食べ物が腐ったような匂いが夜の裏路地の空気中に漂っている。ゴミ袋でできた山の上の街灯がかすかに闇を照らしている。チカ、チカ……と点いたり消えたりの繰り返し。


俺は警戒して周りを見渡した。遠くの方まで広がる暗闇に、頭の上の灯火は夜の裏路地の不気味さを際立たせるばかりだ。


視野の隅っこで動く人影に気を引かれる。きたねーガキだ。


衣服の布は薄く、所々が破れている。湿った空気が冷たい冬風を掻き起こす。寒さのせいか、縮こまっているガキの体は震えていた。

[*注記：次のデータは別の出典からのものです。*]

$ cat config.mk
export PLATFORM = sky130hd
export DESIGN_NAME = fifo_wr_arbiter
export DESIGN_NICKNAME = d
export VERILOG_FILES = /design/src/rtl/fifo_pkg.sv /design/src/rtl/rr_arbiter.sv /design/src/rtl/fifo_wr_arbiter.sv
export SDC_FILE = /design/constraint.sdc
export NUM_CORES = 1
export LEC_CHECK = 0
export ABC_AREA = 1
export CORE_MARGIN = 2
export CORE_UTILIZATION = 40
export DETAILED_ROUTE_END_ITERATION = 10
export PLACE_DENSITY = 0.78
export SLEW_MARGIN = 20
export SYNTH_ARGS = -nofsm -noshare
export SYNTH_HDL_FRONTEND = slang
export SYNTH_SLANG_ARGS = --single-unit
export TNS_END_PERCENT = 100
$ cat constraint.sdc
create_clock -name wclk -period 2.8 [get_ports wclk]
set_input_delay 0.42 -clock wclk [delete_from_list [all_inputs] [get_ports wclk]]
set_output_delay 0.42 -clock wclk [all_outputs]
set_load 0.01 [all_outputs]
$ cat src/rtl/fifo_pkg.sv
// Shared sizing helpers for the round-robin write-arbitrated FIFO controller.
package fifo_pkg;

  // Pointers carry one extra bit so full and empty are distinguishable.
  function automatic int ptr_width(input int addrsize);
    return addrsize + 1;
  endfunction

  function automatic int idx_width(input int nreq);
    return (nreq <= 1) ? 1 : $clog2(nreq);
  endfunction

endpackage

$ cat src/rtl/rr_arbiter.sv
// Round-robin arbiter: searches from the producer after the last winner and
// grants the first requester, remembering the winner for the next search.
module rr_arbiter
  import fifo_pkg::*;
#(
  parameter int NREQ = 4,
  parameter int IW   = idx_width(NREQ)
) (
  input  logic            clk,
  input  logic            rst,
  input  logic            en,
  input  logic [NREQ-1:0] req,
  output logic [NREQ-1:0] gnt
);

  logic [IW-1:0] last_q, last_d;
  logic [IW-1:0] win_idx;
  logic [IW:0]   cand;
  logic          found;

  // NOTE: every signal written here gets a default first, otherwise a path
  // that skips the assignment would infer a latch.
  always_comb begin
    cand    = '0;
    found   = 1'b0;
    win_idx = '0;
    for (int i = 1; i <= NREQ; i++) begin
      cand = {1'b0, last_q} + (IW+1)'(i);
      if (cand >= (IW+1)'(NREQ)) cand = cand - (IW+1)'(NREQ);
      if (!found && req[cand[IW-1:0]]) begin
        found   = 1'b1;
        win_idx = cand[IW-1:0];
      end
    end
  end

  always_comb begin
    gnt    = '0;
    last_d = last_q;
    if (en && found) begin
      gnt[win_idx] = 1'b1;
      last_d       = win_idx;
    end
  end

  // Reset to the highest index so producer 0 is searched first.
  always_ff @(posedge clk) begin
    // NOTE: sequential state uses non-blocking assignments so every flop
    // samples the pre-edge values, independent of block ordering.
    if (rst) last_q <= IW'(NREQ - 1);
    else     last_q <= last_d;
  end

endmodule

$ cat src/rtl/fifo_wr_arbiter.sv
// Single-clock FIFO controller sharing one fifomem write port among NREQ
// producers by round-robin arbitration, with a pop/empty consumer side.
module fifo_wr_arbiter
  import fifo_pkg::*;
#(
  parameter int DATASIZE     = 8,
  parameter int ADDRSIZE     = 4,
  parameter int NREQ         = 4,
  parameter int AFULL_MARGIN = 2
) (
  input  logic                     wclk,
  input  logic                     wrst,
  input  logic [NREQ-1:0]          req,
  input  logic [NREQ*DATASIZE-1:0] req_data,
  output logic [NREQ-1:0]          gnt,
  input  logic                     pop,
  output logic [DATASIZE-1:0]      rdata,
  output logic                     empty,
  output logic                     full,
  output logic                     almost_full,
  output logic [ADDRSIZE:0]        count,
  output logic                     underflow,
  output logic [ADDRSIZE-1:0]      mem_waddr,
  output logic [ADDRSIZE-1:0]      mem_raddr,
  output logic [DATASIZE-1:0]      mem_wdata,
  output logic                     mem_wclken,
  output logic                     mem_wfull,
  input  logic [DATASIZE-1:0]      mem_rdata
);

  localparam int PW    = ptr_width(ADDRSIZE);
  localparam int DEPTH = 1 << ADDRSIZE;

  logic [PW-1:0] wptr_q, wptr_d;
  logic [PW-1:0] rptr_q, rptr_d;
  logic          underflow_q, underflow_d;
  logic          push;

  rr_arbiter #(.NREQ(NREQ)) u_arb (
    .clk (wclk),
    .rst (wrst),
    .en  (!full && !wrst),
    .req (req),
    .gnt (gnt)
  );

  assign push  = |gnt;
  assign empty = (wptr_q == rptr_q);
  assign full  = (wptr_q[PW-1] != rptr_q[PW-1]) &&
                 (wptr_q[ADDRSIZE-1:0] == rptr_q[ADDRSIZE-1:0]);
  assign count = wptr_q - rptr_q;
  assign almost_full = (PW'(DEPTH) - count) <= PW'(AFULL_MARGIN);
  assign underflow   = underflow_q;

  assign mem_waddr  = wptr_q[ADDRSIZE-1:0];
  assign mem_raddr  = rptr_q[ADDRSIZE-1:0];
  assign mem_wclken = push;
  assign mem_wfull  = full;
  assign rdata      = mem_rdata;

  // Grant is one-hot, so OR-ing the gated slices selects the winner's data.
  always_comb begin
    mem_wdata = '0;
    for (int i = 0; i < NREQ; i++) begin
      if (gnt[i]) mem_wdata = mem_wdata | req_data[i*DATASIZE +: DATASIZE];
    end
  end

  always_comb begin
    wptr_d      = wptr_q;
    rptr_d      = rptr_q;
    underflow_d = underflow_q;
    if (push) wptr_d = wptr_q + PW'(1);
    if (pop) begin
      if (empty) underflow_d = 1'b1;
      else       rptr_d      = rptr_q + PW'(1);
    end
  end

  always_ff @(posedge wclk) begin
    if (wrst) begin
      wptr_q      <= '0;
      rptr_q      <= '0;
      underflow_q <= 1'b0;
    end else begin
      wptr_q      <= wptr_d;
      rptr_q      <= rptr_d;
      underflow_q <= underflow_d;
    end
  end

endmodule

* Word level (Yosys, flattened, before mapping)
Cells that the tools add are included.
** Storage, ports and cells
- Register bits :: 13
- Bits of input ports :: 47
- Output and inout port bits :: 39
- Logic and storage cells :: 76
** Cells by class
- Mux-type cells :: 27
- Order comparisons :: 11
- Reduce and logical (&&, ||, !) cells :: 15
- Add/sub/neg operators :: 12
- Bitwise operators :: 4
- Eq/ne operators :: 3
** Operators by type and width (count)
- 8-bit 2-to-1 mux :: 4
- 8-bit bitwise OR :: 3
- 2-bit 2-to-1 mux :: 8
- 2-bit by 3-bit < comparator with 1-bit output (second input constant) :: 5
- 3-bit greater-or-equal comparator (second input constant) :: 4
- 5-bit by 1-bit adder with 5-bit output (second input constant) :: 2
- 1-bit 2-to-1 mux :: 9
- 1-bit binary-select mux with 2-bit select :: 4
- 2-bit by 1-bit subtractor with 2-bit output (second input constant) :: 4
- 1-bit logical AND :: 7
- 2-bit by 2-bit adder with 3-bit output (second input constant) :: 2
- 5-bit == test :: 1
- 5-bit by 2-bit less-or-equal comparator with 1-bit output (second input constant) :: 1
- 1-bit logical NOT :: 5
- 5-bit subtractor :: 1
- 5-bit subtractor (first input constant) :: 1
- 4-bit == test :: 1
- 4-bit 2-to-1 mux :: 1
- 2-bit AND reduction :: 2
- 4-bit OR reduction :: 1
- 2-bit by 1-bit adder with 3-bit output (second input constant) :: 1
- 2-bit by 3-bit adder with 3-bit output (second input constant) :: 1
- 1-bit demux with 2-bit select :: 1
- 2-bit by 1-bit greater-or-equal comparator with 1-bit output (second input constant) :: 1
- other kinds (2) :: 2

* Logic depth before layout (Yosys ltp)
- Depth after elaboration :: 27
- Gate-level depth with buffers :: 16
- Gate-level depth less buffers :: 14

* Modules after synthesis
A second synthesis with hierarchy kept.
** Second synthesis, totals
- Cell total of the unflattened synthesis :: 250
- Area total of the unflattened synthesis :: 1560.2 µm²
** By module, submodules not included
- fifo_wr_arbiter :: area each 1148.6 µm², cells an instance 178, sequential area each 220.2 µm², times used 1
- rr_arbiter :: area each 411.6 µm², cells an instance 72, sequential area each 40.0 µm², times used 1

* Worst setup path before layout
OpenSTA, ideal clock, no wires.
- Kind :: register to output
- Start :: reg wptr_q[0]
- End :: out almost_full
- Data required time :: 2.380 ns
- Arrival :: 1.908 ns
- Cell stages (with the launch flop) :: 11
- Slack :: 0.472 ns
- Path buffers :: 0
- Cell sequence :: dfxtp_1 -> inv_1 -> ha_1 -> inv_1 -> fa_1 -> inv_1 -> ha_1 -> nand2_1 -> nor3_1 -> nand2_1 -> a21oi_1
** Between the ends
- Cells in the longest elaborated chain, start to end :: 3
** Ends and longest elaborated chain
- start: declaration :: RTL line fifo_wr_arbiter.sv:34 : logic [PW-1:0] wptr_q, wptr_d;
- start signal: assignment :: RTL line fifo_wr_arbiter.sv:86 : wptr_q <= wptr_d;
- 5-bit subtractor :: RTL line fifo_wr_arbiter.sv:51 : assign count = wptr_q - rptr_q;
- via count[1] :: RTL line fifo_wr_arbiter.sv:21 : output logic [ADDRSIZE:0] count,
- 5-bit subtractor :: RTL line fifo_wr_arbiter.sv:52 : assign almost_full = (PW'(DEPTH) - count) <= PW'(AFULL_MARGIN);
- 5-bit by 2-bit less-or-equal comparator with 1-bit output :: RTL line fifo_wr_arbiter.sv:52
- end: declaration :: RTL line fifo_wr_arbiter.sv:20 : output logic almost_full,
The timed path passes the listed nets, and every way through them passes these cells.

* Worst setup path after layout
- Start :: reg rptr_q[2]
- End :: out mem_wdata[4]
** Between the ends
- Cells in the longest elaborated chain, start to end :: 13
** Ends and longest elaborated chain
- start: declaration :: RTL line fifo_wr_arbiter.sv:35 : logic [PW-1:0] rptr_q, rptr_d;
- start signal: assignment :: RTL line fifo_wr_arbiter.sv:87 : rptr_q <= rptr_d;
- 4-bit == test * :: RTL line fifo_wr_arbiter.sv:50 : (wptr_q[ADDRSIZE-1:0] == rptr_q[ADDRSIZE-1:0]);
- 1-bit logical AND * :: RTL line fifo_wr_arbiter.sv:49 : assign full = (wptr_q[PW-1] != rptr_q[PW-1]) &&
- 1-bit logical NOT * :: RTL line fifo_wr_arbiter.sv:42 : .en (!full && !wrst),
- 1-bit logical AND * :: RTL line fifo_wr_arbiter.sv:42
- 1-bit logical AND * :: RTL line rr_arbiter.sv:40 : if (en && found) begin
- 4-bit 2-to-1 mux * :: RTL line rr_arbiter.sv:40
- 8-bit 2-to-1 mux :: RTL line fifo_wr_arbiter.sv:65 : if (gnt[i]) mem_wdata = mem_wdata | req_data[i*DATASIZE +: DATASIZE];
- 8-bit bitwise OR :: RTL line fifo_wr_arbiter.sv:65
- 8-bit 2-to-1 mux :: RTL line fifo_wr_arbiter.sv:65
- 8-bit bitwise OR :: RTL line fifo_wr_arbiter.sv:65
- 8-bit 2-to-1 mux :: RTL line fifo_wr_arbiter.sv:65
- 8-bit bitwise OR :: RTL line fifo_wr_arbiter.sv:65
- 8-bit 2-to-1 mux * :: RTL line fifo_wr_arbiter.sv:65
- end: declaration :: RTL line fifo_wr_arbiter.sv:25 : output logic [DATASIZE-1:0] mem_wdata,
Mark *: on every way between the ends. The rest lies on a longest branch, timed or not.

==> impl_metrics.tcl <==
set metrics [dict create \
    max_slew_margin 0.818 \
    multi_input_comb_area_sq_um 1020 \
    synth-simple-area-share 0.444 \
    async_reset_ff_frac 0 \
    cts_sinks 13 \
    synth_enable_flop_cells 0 \
    finalNetCount 397 \
    place.port_buffers 69 \
    synth_top_flop_cell "dfxtp_1" \
    timing.final.max_slew_violations 0 \
    timing.critical_path.arrival_ns 2.30 \
    syn-num-nets 325 \
    critical_path.endpoint_type "primary output" \
    route.antenna.remaining_nets 0 \
    combPwrFrac 0.845 \
    critical_path_peak_fanout 5 \
    hold-path-endpoint "underflow" \
    cell_int_power_mw 1.51 \
    holdCritStartpoint "underflow" \
    hold_class "reg2reg" \
    syn_area_sq_um 1650 \
    r2r_endpoint "rptr_q[4]" \
    crit_path_launch_type "register" \
    cts-hold-fix-buffers 0 \
    areaGrowthSynthToFinish_pct 50.4 \
    timing.critical_path.max_delay_family "simple AND/OR/NAND/NOR gates" \
    synthXorXnorAreaFrac 0.0213 \
    synth.lib_cells_used.distinct 30 \
    cts_max_path_buffers 2 \
    hpwlAfterDp_mm 3.43 \
    start_util 0.415 \
    synth_compound_area_frac 0.0676 \
    drt_pre_antenna_iters 4 \
    path_clk_slew_ns 0.06 \
    layout.cells.most_common "nand2_1" \
    n_antenna_cell 0 \
    post_syn_area_per_cell_sq_um 6.12 \
    post_drt_via_cell_ratio 4.82 \
    routed_wire_length_per_instance_um 11.4 \
    cap_violations 0 \
    post_synthesis_register_bit_count 13 \
    netSwitchingFraction 0.506 \
    gpl.final_weighted_congestion 0.845 \
    final_cell_mix "nand2_1 (61), clkdlybuf4s50_1 (52), inv_1 (38)" \
    buf_inv_on_cp 5 \
    slowest_delay_ns 0.37 \
    clock.fmax_ghz 0.368 \
    cts_made_buffers 3 \
    timing.setup.critical_path_class "reg2out" \
    detailedRoute.firstIterationViolations 70 \
    final_count_of_hold_timing_violations 0 \
    core-area_sq_um 3970 \
    vias 1881 \
    number_of_global_route_vias_before_repair 1660 \
    synthMuxAreaShare 0 \
    yosysSeqAreaShare 0.158 \
    antenna_found_initial 0 \
    outcome "finished, final reports clean" \
    cpMaxStageDelayCell "dfxtp_1" \
    leakage_nw 1.27 \
    top_level_ports 86 \
    cp.required_ns 2.38 \
    cts-root-buf "clkbuf_8" \
    r2r-start "rptr_q[2]" \
    timing.clock.skew_ns 0.00420 \
    timing_worst_slew_pin_value_ns 0.272 \
    grt_use_total 0.188 \
    fp.dieH_um 68.2 \
    setup.reg_to_reg.worst_slack_ns 0.86 \
    cells_after_synthesis 269 \
    worstPathCellList "inv_1 > ha_1 > nand4_1 > nor2_2 > nor2_2 > nand2_4 > nor2_4 > buf_4 > buf_4 > nand3_1 > nand2_1 > inv_1 > nand2_1 > clkdlybuf4s15_2" \
    routed_wirelength_mm 4.46 \
    fin_worst_setup_slack_ns 0.0816 \
    timing.hold.ws_ns 0.471 \
    max-vdd-ir-drop_v 0.000657 \
    seq_power_share 0.100 \
    post-route-period-util 0.971 \
    setup_viol 0 \
    drt_drc_violations_left 0 \
    worst_path_depth 14 \
    final.fill_count 382 \
    latest_clock_arrival_within_the_worst_skew_pair_ns 0.25 \
    hold_depth 2 \
    fp.dieArea_sq_um 4650 \
    yosys.area_share.adder 0.0729 \
    grt_pass1_wl_mm 6.89 \
    floorplan.rows 23 \
    drive_above_1_share 0.188 \
    r2r_cells 10 \
    pre_cts_slack_ns -0.217 \
    globalRouteOverflowTotal 0 \
    clock_tree_from_tritoncts "built" \
    layout.area.seq_sq_um 268 \
    min_period_ns 2.72 \
    dominant_combinational_cell_family_by_area_after_synthesis "simple AND/OR/NAND/NOR gates" \
    ctsHtreeMaxLevel 1 \
    share_clk_of_total_power 0.056 \
    switching_power_mw 1.55 \
    grt_setup_unrepaired "yes" \
    pwr_density_cell_nw_per_um2 1240 \
    yosys_warns 0 \
    grt_start_max_net_pins 18 \
    dieWidth_um 68.2 \
]
## power by group through the flow
stage                     logic (mW)  clock network (mW)  registers, mW
after global routing            2.86               0.183          0.316
after global placement          2.49                   0          0.298
after CTS                       2.53               0.172          0.297
after detailed placement        2.53                   0          0.300
final                           2.59               0.170          0.305
after floorplan                 1.60                   0          0.286
## sequential cells by signal, summed over array words and instances (netlist names)
name and cells:
underflow 1, u_arb.last_q 2, rptr_q 5, wptr_q 5
## final cells by class
cell class	count	area share
Multi-Input combinational cell	183	0.413
Timing Repair Buffer	95	0.363
Sequential cell	13	0.108
Inverter	45	0.0723
Tap cell	50	0.0253
Clock buffer	4	0.0182
## stage by stage
stage / cells / setup TNS (ns) / total power, mW / utilization / cell area [sq um]
after CTS: 388 / -0.268 / 3.00 / 0.612 / 2430
after global routing: 390 / -0.0989 / 3.36 / 0.624 / 2480
after floorplan: 269 / 0 / 1.88 / - / 1650
final: 390 / 0 / 3.06 / 0.624 / 2480
after detailed placement: 382 / -2.03 / 2.83 / 0.595 / 2360
after global placement: 382 / -1.73 / 2.79 / 0.595 / 2360
## worst reg2reg max path, stage by stage (launching register included)
cell and delay [ns]:
dfxtp_1 0.37, inv_1 0.07, ha_1 0.29, nand4_1 0.17
or2_2 0.34, nand2_1 0.14, inv_1 0.10, nand3_1 0.10
nor2_1 0.07, a21oi_1 0.12, o21a_1 0.12
## routing by layer
metal	vias to the layer above	wire [um]	track usage
met5	-	0	0
met4	0	48	0.0650
met1	839	1970	0.239
met2	41	2280	0.325
met3	7	157	0.0230
li1	994	-	-
## worst max-delay path by stage
stage,startpoint,to
finish,rptr_q[2],mem_wdata[4]
global route,rptr_q[3],mem_wdata[4]
CTS,req[3],mem_wdata[2]
detailed placement,req[2],mem_wdata[3]
global placement,req[3],mem_wdata[2]
floorplan,wptr_q[0],almost_full
## synth_stat cells, types with 2 or more instances
| cell type | instances | area share |
|---|---|---|
| nor3_1 | 5 | 0.015 |
| buf_2 | 4 | 0.012 |
| nand2_2 | 7 | 0.027 |
| a21oi_1 | 12 | 0.036 |
| nand4_1 | 27 | 0.10 |
| inv_2 | 5 | 0.011 |
| nand3_1 | 22 | 0.067 |
| nor2_1 | 13 | 0.030 |
| dfxtp_1 | 13 | 0.16 |
| xor2_1 | 3 | 0.016 |
| ha_1 | 8 | 0.061 |
| o21ai_0 | 6 | 0.018 |
| nand2_4 | 2 | 0.014 |
| nor2_4 | 2 | 0.014 |
| buf_4 | 20 | 0.091 |
| buf_6 | 4 | 0.027 |
| inv_1 | 38 | 0.087 |
| nand2_1 | 66 | 0.15 |
## kinds of logic (layout without fill, tap and decap cells)
family                     count (synthesis)  in the layout
xor gates and xnor gates                   4              4
buffers and inverters                     73            144
DFF                                       13             13
AOI/OAI and AO/OA                         21             21
adders and majority gates                  9              9
and+or+nand+nor                          149            149
## what timing repair did
item | 4_1_cts | 5_1_grt
setup buffers | 2 | 2
pin swaps | 0 | 5
endpoints found under the setup margin | 13 | 13
gates resized for setup | 21 | 23
endpoints found under the hold margin | 0 | 0
Note: power is estimated with default switching activity, not from simulation.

「おい、小僧、いいところに連れて行ってやんよ。」俺はガキにこう言った。


━━聞き覚えのあるセリフ。あれは何十年か前のことだった。


同じように遠くまで広がる暗闇、真上で微かに灯る街灯、空気中に漂う嫌な臭い。同じように震えているガキ。同じように見知らぬおじさんに誘われている自分がいた。


「おい、小僧、いいところに連れて行ってやんよ。」俺はおじさんについて行った。理由は至って簡単だった。嬉しかったからだ。誰にも相手にされず、みんなから、この腐った町から嫌われている俺に、構ってくれた、そんな優しいおじさんだったから。


だがまさにその「優しい」おじさんが俺を、町の人に殴られる日々から、もっと暗く、恐怖に満ち溢れている世界に突き落としたんだ━━俺は再び周囲を見渡し、ガキの手を掴んだ。あのおじさんみたいに、なるべく優しい手つきで。苦味が口の中で広がった。わかっている、それは罪悪感にほかならない。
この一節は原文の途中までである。